Stored data:

--- config.mk ---
export PLATFORM = sky130hd
export DESIGN_NAME = dm_responder
export DESIGN_NICKNAME = d
export VERILOG_FILES = /design/src/rtl/dm_responder.sv
export SDC_FILE = /design/constraint.sdc
export NUM_CORES = 1
export LEC_CHECK = 0
export BUFFER_PORTS_ARGS = -buffer_cell sky130_fd_sc_hd__buf_2
export CAP_MARGIN = 0
export CELL_PAD_IN_SITES_DETAIL_PLACEMENT = 1
export CELL_PAD_IN_SITES_GLOBAL_PLACEMENT = 1
export CORE_MARGIN = 2
export CORE_UTILIZATION = 55
export CTS_BUF_LIST = sky130_fd_sc_hd__clkbuf_2 sky130_fd_sc_hd__clkbuf_4 sky130_fd_sc_hd__clkbuf_8
export CTS_CLUSTER_DIAMETER = 60
export CTS_CLUSTER_SIZE = 30
export DETAILED_ROUTE_END_ITERATION = 8
export PLACE_DENSITY = 0.8
export SKIP_CTS_REPAIR_TIMING = 1
export SLEW_MARGIN = 30
export SYNTH_ARGS = -nofsm -noshare
export SYNTH_HDL_FRONTEND = slang
export SYNTH_SLANG_ARGS = --single-unit
--- constraint.sdc ---
create_clock -name clk_i -period 9.4 [get_ports clk_i]
set_input_delay 0.94 -clock clk_i [delete_from_list [all_inputs] [get_ports clk_i]]
set_output_delay 0.94 -clock clk_i [all_outputs]
set_load 0.01 [all_outputs]
--- src/rtl/dm_responder.sv ---
// dm_responder: fixed-latency data-memory responder for a pipelined CPU MEM stage.
// A request seen in IDLE is captured, the pipeline is stalled for LATENCY cycles,
// and the access completes on the edge that enters DONE.
module dm_responder #(
   parameter int unsigned DEPTH   = 32,
   parameter int unsigned LATENCY = 2
) (
   input  logic        clk_i,
   input  logic        rst_i,
   input  logic        MemRead_i,
   input  logic        MemWrite_i,
   input  logic [31:0] addr_i,
   input  logic [31:0] data_i,
   output logic [31:0] data_o,
   output logic        stall_o,
   output logic        err_o
);

   localparam int unsigned IDXW     = $clog2(DEPTH);
   localparam logic [2:0]  CNT_INIT = 3'(LATENCY - 1);

   typedef enum logic [1:0] {
      IDLE,
      BUSY,
      DONE
   } state_e;

   state_e          state_q, state_d;
   logic [2:0]      cnt_q, cnt_d;
   logic            op_wr_q, op_wr_d;
   logic [IDXW-1:0] idx_q, idx_d;
   logic [31:0]     wdata_q, wdata_d;
   logic [31:0]     data_q, data_d;
   logic            err_q, err_d;
   logic [31:0]     mem_q [DEPTH];

   logic            req;
   logic            commit;
   logic [IDXW-1:0] addr_idx;
   logic            unused_addr;

   assign req         = MemRead_i | MemWrite_i;
   assign addr_idx    = addr_i[IDXW+1:2];
   // Upper address bits are dropped on purpose: out-of-range addresses wrap.
   assign unused_addr = ^addr_i[31:IDXW+2];

   assign data_o = data_q;
   assign err_o  = err_q;

   // Next-state, capture and stall decode.
   always_comb begin
      state_d = state_q;
      cnt_d   = cnt_q;
      op_wr_d = op_wr_q;
      idx_d   = idx_q;
      wdata_d = wdata_q;
      err_d   = err_q;
      stall_o = 1'b0;
      unique case (state_q)
         IDLE: begin
            if (req) begin
               stall_o = 1'b1;
               // Write wins when both strobes are high.
               op_wr_d = MemWrite_i;
               idx_d   = addr_idx;
               wdata_d = data_i;
               if ((MemRead_i && MemWrite_i) || (addr_i[1:0] != 2'b00)) begin
                  err_d = 1'b1;
               end
               if (LATENCY > 1) begin
                  state_d = BUSY;
                  cnt_d   = CNT_INIT;
               end else begin
                  state_d = DONE;
                  cnt_d   = '0;
               end
            end
         end
         BUSY: begin
            stall_o = 1'b1;
            cnt_d   = cnt_q - 3'd1;
            if (cnt_q == 3'd1) begin
               state_d = DONE;
            end
         end
         DONE: begin
            state_d = IDLE;
         end
         default: begin
            state_d = IDLE;
         end
      endcase
      if (rst_i) begin
         stall_o = 1'b0;
      end
   end

   // The access uses the _d copies so that with LATENCY=1 the capture edge
   // (IDLE->DONE) can commit directly from the live inputs.
   assign commit = (state_d == DONE) && (state_q != DONE) && !rst_i;

   // Load data path: only the DONE-entry edge of a read updates data_o.
   always_comb begin
      data_d = data_q;
      if (commit && !op_wr_d) begin
         data_d = mem_q[idx_d];
      end
   end

   // Control and capture registers with synchronous reset.
   always_ff @(posedge clk_i) begin
      if (rst_i) begin
         state_q <= IDLE;
         cnt_q   <= '0;
         op_wr_q <= 1'b0;
         idx_q   <= '0;
         wdata_q <= '0;
         data_q  <= '0;
         err_q   <= 1'b0;
      end else begin
         state_q <= state_d;
         cnt_q   <= cnt_d;
         op_wr_q <= op_wr_d;
         idx_q   <= idx_d;
         wdata_q <= wdata_d;
         data_q  <= data_d;
         err_q   <= err_d;
      end
   end

   // Storage array; not reset, so contents survive rst_i.
   always_ff @(posedge clk_i) begin
      if (commit && op_wr_d) begin
         mem_q[idx_d] <= wdata_d;
      end
   end

endmodule

==> results.ini <==
[grt]
grtUsageTotal_pct = 32.9
grt_pass1_vias = 28400
grt_max_degree = 132
grt_pass1_wl_um = 193000
grt_antenna_before_repair = 3
gr-total-overflow = 0

[timing]
fmax_mhz = 181
grt_setup_unrepaired = false
clock_skew_ps = 52.3
hold_viol_final = 0
fin_crit_ps = 5520
slew_headroom_pct = 32.5
setup_viol = 0
whs_ps = 465
setup_tns_ps = 0
worst_pin_slew_ps = 1010
fin_crit_sh_pct = 58.7
maxSlewViolCount = 0
finalWorstSetupSlack_ps = 3880

[power_and_ir_drop]
power.density_nw_per_um2 = 201
ir_worst_vdd_mv = 0.123
leakagePower_nw = 15.4
p_total_mw = 9.36

[placed_design]
place.gp.congestion = 0.871
dp.cells = 3852
port_buffers = 76
dpl-instance-area_um2 = 44800
pre_cts_ws_ps = 3300
place_hpwl_um = 78400

[routing]
wl_met3_um = 12900
ant_nets = 0
wl_met2_um = 65500
met1_length_um = 48800
drt_pass1_iterations = 6
vias = 27300
viasPerCell = 6.86
drc_errors = 0
wire_per_inst_um = 33.6
dr.first_iter.drc_count = 3558
routed.top_layer = met5
routed_wl_um = 134000

[yosys]
synth_top_area_share_pct = 71.3
netlist_instances = 2845
synth_cell_types = 75
yosys.area.top_type = edfxtp_1
synth_area_leaders = edfxtp_1 71%, nand2_1 3.9%, dfxtp_1 3.5%, mux2i_1 3.2%, a311oi_1 1.4%
post-synth-top-count-cell = edfxtp_1
yosysSeqAreaShare_pct = 74.8
ys.flop_type = edfxtp_1
syn_avg_cell_area_um2 = 15.2
synthTopCellsByCount = 1,024 x edfxtp_1, 449 x nand2_1, 139 x mux2i_1, 124 x nand3_1, 108 x a21oi_1
mappedNetlistArea_um2 = 43100
synthArstFlopShare_pct = 0
yosysWarnings = 0
syn_nets = 2915
synth_seq_cells = 1100
synth_edf_count = 1024

[critical_path]
cp_max_fo = 42
cp.arrival_ps = 5910
worst-setup-path-type = in2reg
cp.required_ps = 9790
crit_path_end_kind = flip-flop
cp-start-kind = primary input

[final_layout]
utilization_pct = 60.1
area_growth_syn_to_layout_pct = 8.21
stdcell_area_um2 = 46700
nNetsFinal = 2955
stdcell_count = 3983
drive_above_1_share_pct = 14.4
multi_input_area_um2 = 10300
nFillCells = 7158
register_area_um2 = 32300

[clock_network]
h-tree-depth = 3
cts_tree = done
cts_buffer_depth = 3
root_buffer = clkbuf_8
path_clk_slew_ps = 130
cts.sinks = 1100
insertion_delay_ps = 750
cts_made_buffers = 69

[die]
die_w_um = 284
core_area_um2 = 77600
die_area_um2 = 80700
die_h_um = 284
io_pins = 102
core.rowCount = 102
start_util_pct = 55.6

[status]
status = completed

[flow_run]
maxCapViolations = 0

[hold_path]
hold_path.class = in2reg

==> final timing paths <==
| path | start | end | slack (ps) | depth (start not counted) |
|---|---|---|---|---|
| max | MemRead_i | mem_q[9][16] | 3880 | 7 |
| min | data_i[29] | wdata_q[29] | 470 | 3 |
| max reg2reg | state_q[0] | mem_q[9][16] | 4100 | 6 |
| min reg2reg | err_o | err_o | 480 | 2 |
==> logic make-up (layout without fill, tap and decap cells) <==
group,count (synthesis),count (layout),synth area share [%]
and+or+nand+nor,771,771,8.01
buffers and inverters,193,287,2.22
muxes,175,175,4.77
AOI/OAI and AO/OA,603,603,10.1
adders and majority gates,2,2,0.0580
other,0,4,0
DFF,1100,1100,74.8
xor gates and xnor gates,1,1,0.0203
==> placed cells by master, fill, tap and decap left out, types with 74 or more instances in the layout <==
cell type  synthesis  layout
edfxtp_1        1024    1024
and3_1            86      85
nand3_1          124     122
mux2i_1          139     139
buf_4             13      77
nand2_1          449     420
buf_2             45      75
a211oi_1          77      77
dfxtp_1           76      76
a21oi_1          108     108
clkbuf_8           0      74
o21ai_0           89      89
==> layer usage <==
layer / vias up / GRT usage (%)
met5: - / 0
li1: 11200 / -
met1: 14000 / 43.0
met3: 370 / 5.15
met2: 1752 / 54.2
met4: 2 / 15.6
==> where the power goes <==
| part | internal [mW] | total, mW | switching, mW |
|---|---|---|---|
| sequential | 5.51 | 5.53 | 0.0206 |
| combinational | 0.276 | 1.13 | 0.850 |
| clock | 1.04 | 2.71 | 1.67 |
==> critical path, stage by stage <==
cell	delay, ps
buf_2	130
or2_1	700
nand3_1	820
nand2_4	860
nand3_1	880
nor2_4	1040
buf_4	480
==> layout make-up <==
cell class,count,area share (%)
Sequential cell,1100,69.2
Clock buffer,81,2.30
Inverter,5,0.0402
Antenna cell,4,0.0215
Clock inverter,44,1.31
Timing Repair Buffer,157,2.25
Multi-Input combinational cell,1552,22.1
Tap cell,1040,2.79
==> state kept, by name, indices dropped and copies added, names as in the netlist <==
name / count
wdata_q: 32
state_q: 2
op_wr_q: 1
mem_q: 1024
data_o: 32
cnt_q: 3
idx_q: 5
err_o: 1
Power figures use the tool's default switching activity.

# Task requirements
From the opening line of the data above through the line that contains "A request seen", please print each line as it stands and only those lines.

# Result for this task
--- config.mk ---
export PLATFORM = sky130hd
export DESIGN_NAME = dm_responder
export DESIGN_NICKNAME = d
export VERILOG_FILES = /design/src/rtl/dm_responder.sv
export SDC_FILE = /design/constraint.sdc
export NUM_CORES = 1
export LEC_CHECK = 0
export BUFFER_PORTS_ARGS = -buffer_cell sky130_fd_sc_hd__buf_2
export CAP_MARGIN = 0
export CELL_PAD_IN_SITES_DETAIL_PLACEMENT = 1
export CELL_PAD_IN_SITES_GLOBAL_PLACEMENT = 1
export CORE_MARGIN = 2
export CORE_UTILIZATION = 55
export CTS_BUF_LIST = sky130_fd_sc_hd__clkbuf_2 sky130_fd_sc_hd__clkbuf_4 sky130_fd_sc_hd__clkbuf_8
export CTS_CLUSTER_DIAMETER = 60
export CTS_CLUSTER_SIZE = 30
export DETAILED_ROUTE_END_ITERATION = 8
export PLACE_DENSITY = 0.8
export SKIP_CTS_REPAIR_TIMING = 1
export SLEW_MARGIN = 30
export SYNTH_ARGS = -nofsm -noshare
export SYNTH_HDL_FRONTEND = slang
export SYNTH_SLANG_ARGS = --single-unit
--- constraint.sdc ---
create_clock -name clk_i -period 9.4 [get_ports clk_i]
set_input_delay 0.94 -clock clk_i [delete_from_list [all_inputs] [get_ports clk_i]]
set_output_delay 0.94 -clock clk_i [all_outputs]
set_load 0.01 [all_outputs]
--- src/rtl/dm_responder.sv ---
// dm_responder: fixed-latency data-memory responder for a pipelined CPU MEM stage.
// A request seen in IDLE is captured, the pipeline is stalled for LATENCY cycles,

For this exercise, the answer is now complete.